■ **EXERCISE DATA**:
File: config.mk
export PLATFORM = sky130hd
export DESIGN_NAME = btb_update_unit
export DESIGN_NICKNAME = d
export VERILOG_FILES = /design/src/rtl/btb_pkg.sv /design/src/rtl/btb_wr_fifo.sv /design/src/rtl/btb_update_unit.sv
export SDC_FILE = /design/constraint.sdc
export NUM_CORES = 1
export LEC_CHECK = 0
export CAP_MARGIN = 20
export CORE_MARGIN = 2
export CORE_UTILIZATION = 32
export DETAILED_ROUTE_END_ITERATION = 8
export GPL_TIMING_DRIVEN = 0
export RECOVER_POWER = 100
export SETUP_SLACK_MARGIN = 0.1
export SKIP_CTS_REPAIR_TIMING = 1
export SYNTH_ARGS = -nofsm -noshare
export SYNTH_HDL_FRONTEND = slang
export SYNTH_SLANG_ARGS = --single-unit
File: constraint.sdc
create_clock -name CLK -period 5.54 [get_ports CLK]
set_input_delay 1.385 -clock CLK [delete_from_list [all_inputs] [get_ports CLK]]
set_output_delay 1.385 -clock CLK [all_outputs]
set_load 0.1 [all_outputs]
File: config.mk
export PLATFORM = sky130hd
export DESIGN_NAME = ccff_bitstream_loader
export DESIGN_NICKNAME = d
export VERILOG_FILES = /design/src/rtl/ccff_bitstream_loader.sv
export SDC_FILE = /design/constraint.sdc
export NUM_CORES = 1
export LEC_CHECK = 0
export ABC_AREA = 1
export BUFFER_PORTS_ARGS = -buffer_cell sky130_fd_sc_hd__buf_2
export CORE_MARGIN = 4
export CORE_UTILIZATION = 40
export DETAILED_ROUTE_END_ITERATION = 10
export PLACE_DENSITY = 0.57
export SLEW_MARGIN = 5
export SYNTH_ARGS = -nofsm -noshare
export SYNTH_HDL_FRONTEND = slang
export SYNTH_SLANG_ARGS = --single-unit
File: constraint.sdc
create_clock -name prog_clk -period 1.9 [get_ports prog_clk]
set_clock_uncertainty 0.15 [all_clocks]
set_input_delay 0.475 -clock prog_clk [delete_from_list [all_inputs] [get_ports prog_clk]]
set_output_delay 0.475 -clock prog_clk [all_outputs]
set_load 0.02 [all_outputs]
File: src/rtl/ccff_bitstream_loader.sv
`timescale 1ns/1ps
// ccff_bitstream_loader
// Serialises bitstream words onto the configuration flip-flop chain head and
// packs the chain tail back into readback words.
//
// Ports
//   prog_clk, prog_rst_n   programming clock, async active-low reset
//   start                  begin a load (IDLE only)
//   word_data/valid/ready  bitstream word handshake, bit 0 shifted first
//   ccff_head, ccff_en     serial data and shift enable into the chain
//   ccff_tail              serial data out of the chain
//   tail_data, tail_valid  packed readback word, LSB = first captured bit
//   busy, done             load in progress / one-cycle completion pulse
//
// state | meaning
// IDLE  | waiting for start
// FETCH | word_ready high, waiting for a word
// SHIFT | one chain bit per cycle from the shift register
// FIN   | done pulse, back to IDLE
module ccff_bitstream_loader #(
  parameter int WORD_W    = 8,
  parameter int CHAIN_LEN = 1024,
  localparam int CNT_W    = $clog2(CHAIN_LEN + 1)
) (
  input  logic              prog_clk,
  input  logic              prog_rst_n,
  input  logic              start,
  input  logic [WORD_W-1:0] word_data,
  input  logic              word_valid,
  output logic              word_ready,
  output logic              ccff_head,
  output logic              ccff_en,
  input  logic              ccff_tail,
  output logic [WORD_W-1:0] tail_data,
  output logic              tail_valid,
  output logic              busy,
  output logic              done
);

  localparam int WC_W = $clog2(WORD_W + 1);
  localparam int PK_W = (WORD_W > 1) ? $clog2(WORD_W) : 1;

  typedef enum logic [1:0] {IDLE, FETCH, SHIFT, FIN} state_t;

  state_t            state_q, state_d;
  logic [CNT_W-1:0]  remaining_q;
  logic [WC_W-1:0]   word_left_q;
  logic [WORD_W-1:0] shreg_q;
  logic [PK_W-1:0]   pack_cnt_q;
  logic [WORD_W-1:0] tail_acc_q, tail_acc_nxt;
  logic              last_bit, word_end, pack_end;

  assign last_bit = (remaining_q == CNT_W'(1));
  assign word_end = (word_left_q == WC_W'(1));
  assign pack_end = (pack_cnt_q == PK_W'(WORD_W - 1));

  always_ff @(posedge prog_clk or negedge prog_rst_n) begin
    if (!prog_rst_n) state_q <= IDLE;
    else             state_q <= state_d;
  end

  always_comb begin
    state_d    = state_q;
    word_ready = 1'b0;
    ccff_en    = 1'b0;
    ccff_head  = 1'b0;
    done       = 1'b0;
    busy       = (state_q != IDLE);
    case (state_q)
      IDLE:  if (start) state_d = FETCH;
      FETCH: begin
        word_ready = 1'b1;
        if (word_valid) state_d = SHIFT;
      end
      SHIFT: begin
        ccff_en   = 1'b1;
        ccff_head = shreg_q[0];
        if (word_end) state_d = last_bit ? FIN : FETCH;
      end
      FIN: begin
        done    = 1'b1;
        state_d = IDLE;
      end
      default: state_d = IDLE;
    endcase
  end

  // Word datapath: remaining and word_left are down-counters; a partial final
  // word loads word_left with the residue so its upper bits never shift out.
  always_ff @(posedge prog_clk or negedge prog_rst_n) begin
    if (!prog_rst_n) begin
      remaining_q <= '0;
      word_left_q <= '0;
      shreg_q     <= '0;
    end else begin
      case (state_q)
        IDLE: if (start) remaining_q <= CNT_W'(CHAIN_LEN);
        FETCH: if (word_valid) begin
          shreg_q <= word_data;
          if (32'(remaining_q) < WORD_W) word_left_q <= WC_W'(remaining_q);
          else                           word_left_q <= WC_W'(WORD_W);
        end
        SHIFT: begin
          shreg_q     <= shreg_q >> 1;
          remaining_q <= remaining_q - CNT_W'(1);
          word_left_q <= word_left_q - WC_W'(1);
        end
        default: ;
      endcase
    end
  end

  always_comb begin
    tail_acc_nxt             = tail_acc_q;
    tail_acc_nxt[pack_cnt_q] = ccff_tail;
  end

  // Readback packing; the accumulator is cleared whenever a word is emitted,
  // which leaves the unfilled upper bits of a partial final word at 0.
  always_ff @(posedge prog_clk or negedge prog_rst_n) begin
    if (!prog_rst_n) begin
      pack_cnt_q <= '0;
      tail_acc_q <= '0;
      tail_data  <= '0;
      tail_valid <= 1'b0;
    end else begin
      tail_valid <= 1'b0;
      if (state_q == IDLE && start) begin
        pack_cnt_q <= '0;
        tail_acc_q <= '0;
      end else if (ccff_en) begin
        if (pack_end || last_bit) begin
          tail_data  <= tail_acc_nxt;
          tail_valid <= 1'b1;
          pack_cnt_q <= '0;
          tail_acc_q <= '0;
        end else begin
          tail_acc_q <= tail_acc_nxt;
          pack_cnt_q <= pack_cnt_q + PK_W'(1);
        end
      end
    end
  end

endmodule

==> results.ini, run 1 <==
[status]
status=finished, final reports clean

[drt]
drtPass1Iterations=4
post_drt_wl_per_cell_um=12.9
drcViolationCount=0
antenna_left=0
drt_iter0_drc=88
drt-total-wl_um=5100
vias=1944
via_per_inst=4.93

[sta]
period_share=0.991
finalCriticalPeriod_ps=1880
setup_viol=0
worst_pin_slew_ps=313
slew_headroom=0.790
holdWs_ps=238
rsz0062_at_grt=yes
tns_ps=0
drv_slew=0
hold_violations=0
fmax_mhz=531

[placed_design]
numPlacedInstances=385
gp_congestion=0.814
dpl.hpwl_um=3690
portBuffers=26

[global_route]
antenna_found_initial=0
grt_pass1_wl_um=9030
grt_pass1_vias=1868
gr-total-overflow=0
grt_max_degree=46
grt_use_total=0.155

[die]
core_area_um2=5680
die-height_um=85.5
io_pins=27
initial_core_util=0.424
fp.dieW_um=85.5
rows=27
die_area_um2=7310

[synthesis]
syn_area_um2=2400
yosys.area_share.simple=0.301
yosysSeqAreaShare=0.469
synth.area.top_cells=dfrtp_1 (47%), nand2_1 (15%), nand3_1 (7.1%), o21ai_0 (4.0%), inv_1 (3.7%)
synth_most_common_cell=nand2_1
synth_top_family_by_area=simple AND/OR/NAND/NOR gates
yosysTopAreaCellShare=0.469
syn_inst=290
synth.avg_cell_area_um2=8.29
synth_compound_gate_area_share=0.108
ys_seq_elements=45
yosys_warnings=0
ys_types=32
synthMuxAreaShare=0.00416
synth_common_cells=nand2_1 (97), dfrtp_1 (45), nand3_1 (34)
synth_edf_count=0
synthesis.nets=309
async_flop_share=1.00
synthAdderAreaFrac=0.0312
synthXorXnorAreaFrac=0.00364
synth_flop_cell=dfrtp_1
yosys.area.top_type=dfrtp_1

[power_and_ir_drop]
leakage_uw=0.00133
p_per_area_nw_per_um2=1630
irDropWorstVdd_uv=780
totalPowerFinal_uw=4440

[worst_setup_path]
start_kind=flop
critPathKind=flop to output port
crit_fanout=5
critPathRequiredTime_ps=1270
endpoint_kind=output port
crit_arrival_ps=1260

[final_layout]
n_antenna_cell=0
fin_cells=394
drive_gt1_frac=0.217
fillers=572
syn_to_final_growth_pct=13.5
nNetsFinal=340

[clocking]
clockBufferDepth=2
cts_buffers=5
cts_tree=done
cts.sinks=45
cts_max_level=2
cts_setup_buffers=0
clk_latency_ps=300
path_clk_slew_ps=90
cts_root_buf=clkbuf_8

[job]
drv_cap=0

[hold_path]
min_path_type=primary input to flop

==> logic make-up after synthesis <==
family	after synthesis
buffers and inverters	36
muxes	1
xor gates and xnor gates	1
adders and majority gates	6
and+or+nand+nor	163
DFF	45
AOI/OAI and AO/OA	38
==> layout make-up <==
type / count / area (µm²) / area share
Tap cell: 72 / 90.1 / 0.0330
Timing Repair Buffer: 31 / 198 / 0.0724
Clock inverter: 3 / 46.3 / 0.0170
Multi-Input combinational cell: 209 / 1090 / 0.398
Clock buffer: 5 / 68.8 / 0.0252
Inverter: 29 / 111 / 0.0408
Sequential cell: 45 / 1130 / 0.414
==> layout by cell type (no fill, tap or decap), types with 6 or more instances in the layout <==
cell type and n:
nand2_1 97, dfrtp_1 43, nand3_1 34, buf_2 25, inv_1 23, o21ai_0 19
nor2_1 13, nor2_2 8, o21ai_2 7, ha_1 6
==> metal layers <==
metal | up-vias | part of all wire | global-route usage
met2 | 30 | 0.44 | 0.229
met1 | 902 | 0.50 | 0.224
met5 | - | 0 | 0
li1 | 1004 | - | -
met4 | 0 | 0.017 | 0.0518
met3 | 8 | 0.041 | 0.0346
==> timing repair <==
item,4_1_cts,5_1_grt
setup endpoints to repair,2,2
cloned,0,0
hold endpoints to repair,34,0
resized for setup,3,3
hold buffers,1,0
==> registers in the layout, indices dropped and copies added (netlist names) <==
signal,count
word_left_q,4
remaining_q,11
tail_valid,1
state_q,2
tail_acc_q,8
shreg_q,8
pack_cnt_q,3
tail_data,8
==> worst paths after layout <==
kind	depth (start not counted)	from	slack [ps]	end
max in group asynchronous	3	prog_rst_n	850	state_q[1]
min reg2reg	2	tail_data[6]	330	tail_data[6]
min	3	word_data[6]	240	shreg_q[6]
min in group asynchronous	3	prog_rst_n	520	shreg_q[0]
max	3	state_q[1]	20	ccff_en
max reg2reg	10	remaining_q[1]	220	tail_data[1]
==> critical path, stage by stage (launching register included) <==
cell and delay [ps]:
dfrtp_2 450, inv_2 50, nor2_2 230, buf_2 230
==> power breakdown <==
part	total, µW	switching [µW]	internal (µW)
registers	1670	322	1350
logic	2020	1340	681
clock network	747	353	394
==> stage by stage <==
stage / setup WS [ps] / area, µm² / util
final: 17.5 / 2730 / 0.481
after CTS: -5.30 / 2720 / 0.480
after global placement: 250 / 2590 / 0.457
after detailed placement: 210 / 2590 / 0.457
after global routing: -53.7 / 2730 / 0.481
after floorplan: 301 / 2400 / -
No activity file was read; power rests on OpenSTA's default activity.
==> inputs of run 2 (changes only) <==
--- a/config.mk
+++ b/config.mk
@@ -7,6 +7,7 @@
 export LEC_CHECK = 0
 export ABC_AREA = 1
 export BUFFER_PORTS_ARGS = -buffer_cell sky130_fd_sc_hd__buf_2
+export CAP_MARGIN = 40
 export CORE_MARGIN = 4
 export CORE_UTILIZATION = 40
 export DETAILED_ROUTE_END_ITERATION = 10
==> constraint.sdc (replaced) <==
create_clock -name prog_clk -period 2.4 [get_ports prog_clk]
set_clock_uncertainty 0.15 [all_clocks]
set_input_delay 0.6 -clock prog_clk [delete_from_list [all_inputs] [get_ports prog_clk]]
set_output_delay 0.6 -clock prog_clk [all_outputs]
set_load 0.02 [all_outputs]
==> results.ini, run 2 (synthesized netlist as in run 1, its figures left out) <==
[clocking]
cts_root_buf=clkbuf_8
cts_buffers=5
clockBufferDepth=2
cts_hold_buf=0
path_clk_slew_ps=90
cts_tree=done
cts_max_level=2
clk_latency_ps=300
ctsResizeCount=0
cts.sinks=45
cts_setup_buffers=0

[global_route]
gr-total-overflow=0
grt_pass1_vias=1980
grt_use_total=0.150
antenna_found_initial=0
grt_max_degree=24
grt_pass1_wl_um=9000

[drt]
post_drt_wl_per_cell_um=12.7
antenna_left=0
drtPass1Iterations=4
via_per_inst=4.89
vias=1938
drcViolationCount=0
drt-total-wl_um=5040
drt_iter0_drc=67

[die]
io_pins=27
core_area_um2=5680
die-height_um=85.5
rows=27
initial_core_util=0.424
fp.dieW_um=85.5
die_area_um2=7310

[final_layout]
n_antenna_cell=0
drive_gt1_frac=0.213
final_cell_mix=nand2_1 (97), dfrtp_1 (45), nand3_1 (34), buf_2 (26), inv_1 (24)
utilization=0.472
nNetsFinal=342
largest_register_ffs=11
syn_to_final_growth_pct=11.5
fillers=570
mostFrequentLayoutCell=nand2_1
regMostFlops=remaining_q

[worst_setup_path]
start_kind=flop
crit_arrival_ps=1360
crit_fanout=9
critPathKind=flop to output port
r2r_cells=8
endpoint_kind=output port
critPathRequiredTime_ps=1650

[status]
status=finished, final reports clean

[power_and_ir_drop]
irDropWorstVdd_uv=433
p_per_area_nw_per_um2=1260
p_int_uw=1810
seqPwrFrac=0.391
p_sw_uw=1560
p_comb_frac=0.467
switching_share=0.463
pwr-share-clk=0.142
leakage_uw=0.00132

[sta]
period_share=0.879
finalCriticalPeriod_ps=2110
worst_pin_slew_ps=588
setup_viol=0
slew_headroom=0.607
hold_violations=0
drv_slew=0
tns_ps=0
fmax_mhz=474
rsz0062_at_grt=no

[hold_path]
min_path_type=primary input to async pin

[job]
drv_cap=0

[placed_design]
gp_congestion=0.773
portBuffers=26
dpl.hpwl_um=3800

run 2: path summary, 6_finish.rpt:
path / start / end / slack, ps
worst max-delay path: state_q[0] / ccff_head / 290
worst min-delay path: prog_rst_n / state_q[0] / 130
worst max register to register: remaining_q[1] / tail_acc_q[0] / 460
worst min register to register: tail_data[1] / tail_data[1] / 320
max in group asynchronous: prog_rst_n / tail_data[1] / 1330
min in group prog_clk: tail_data[1] / tail_data[1] / 320
run 2: cell type report:
type / count / area [µm²] / share of cell area
well taps: 72 / 90.1 / 0.0336
flip-flops and latches: 45 / 1130 / 0.420
repair buffers: 33 / 183 / 0.0682
clock inverters: 3 / 22.5 / 0.00840
inverters: 29 / 111 / 0.0416
clock buffers: 5 / 68.8 / 0.0257
multi-input cells: 209 / 1080 / 0.402
run 2: stage by stage:
stage | power, µW | cells | hold WS [ps] | cell area, µm² | setup slack [ps]
finish | 3370 | 396 | 127 | 2680 | 291
global route | 3700 | 396 | 154 | 2680 | 171
CTS | 3420 | 396 | 138 | 2680 | 276
detailed placement | 2920 | 388 | 303 | 2590 | 446
global placement | 2890 | 388 | 304 | 2590 | 504
floorplan | 2540 | 290 | 154 | 2400 | 676
run 2: power groups by stage:
| stage | sequential [µW] | clock [µW] | combinational (µW) |
|---|---|---|---|
| 4_1_cts | 1320 | 506 | 1600 |
| 2_1_floorplan | 1360 | 0 | 1180 |
| 3_3_place_gp | 1330 | 0 | 1570 |
| 3_5_place_dp | 1330 | 0 | 1590 |
| 6_report | 1320 | 478 | 1570 |
| 5_1_grt | 1370 | 539 | 1800 |
run 2: worst max-delay path: stages, from the launching register on:
cell	delay, ps
dfrtp_1	440
inv_1	140
nand2_2	180
nor2_1	130
buf_2	180
run 2: routing by layer:
| layer | GRT usage | vias to the layer above | share of wire |
|---|---|---|---|
| met4 | 0.0388 | 0 | 0.012 |
| met1 | 0.197 | 900 | 0.49 |
| li1 | - | 1007 | - |
| met3 | 0.0317 | 6 | 0.033 |
| met5 | 0 | - | 0 |
| met2 | 0.253 | 25 | 0.46 |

■ **ACTIVITY**:
Only a number is wanted here: how many lines of the records above hold the word "placement".

■ **RESPONSE TO THIS TASK**:
4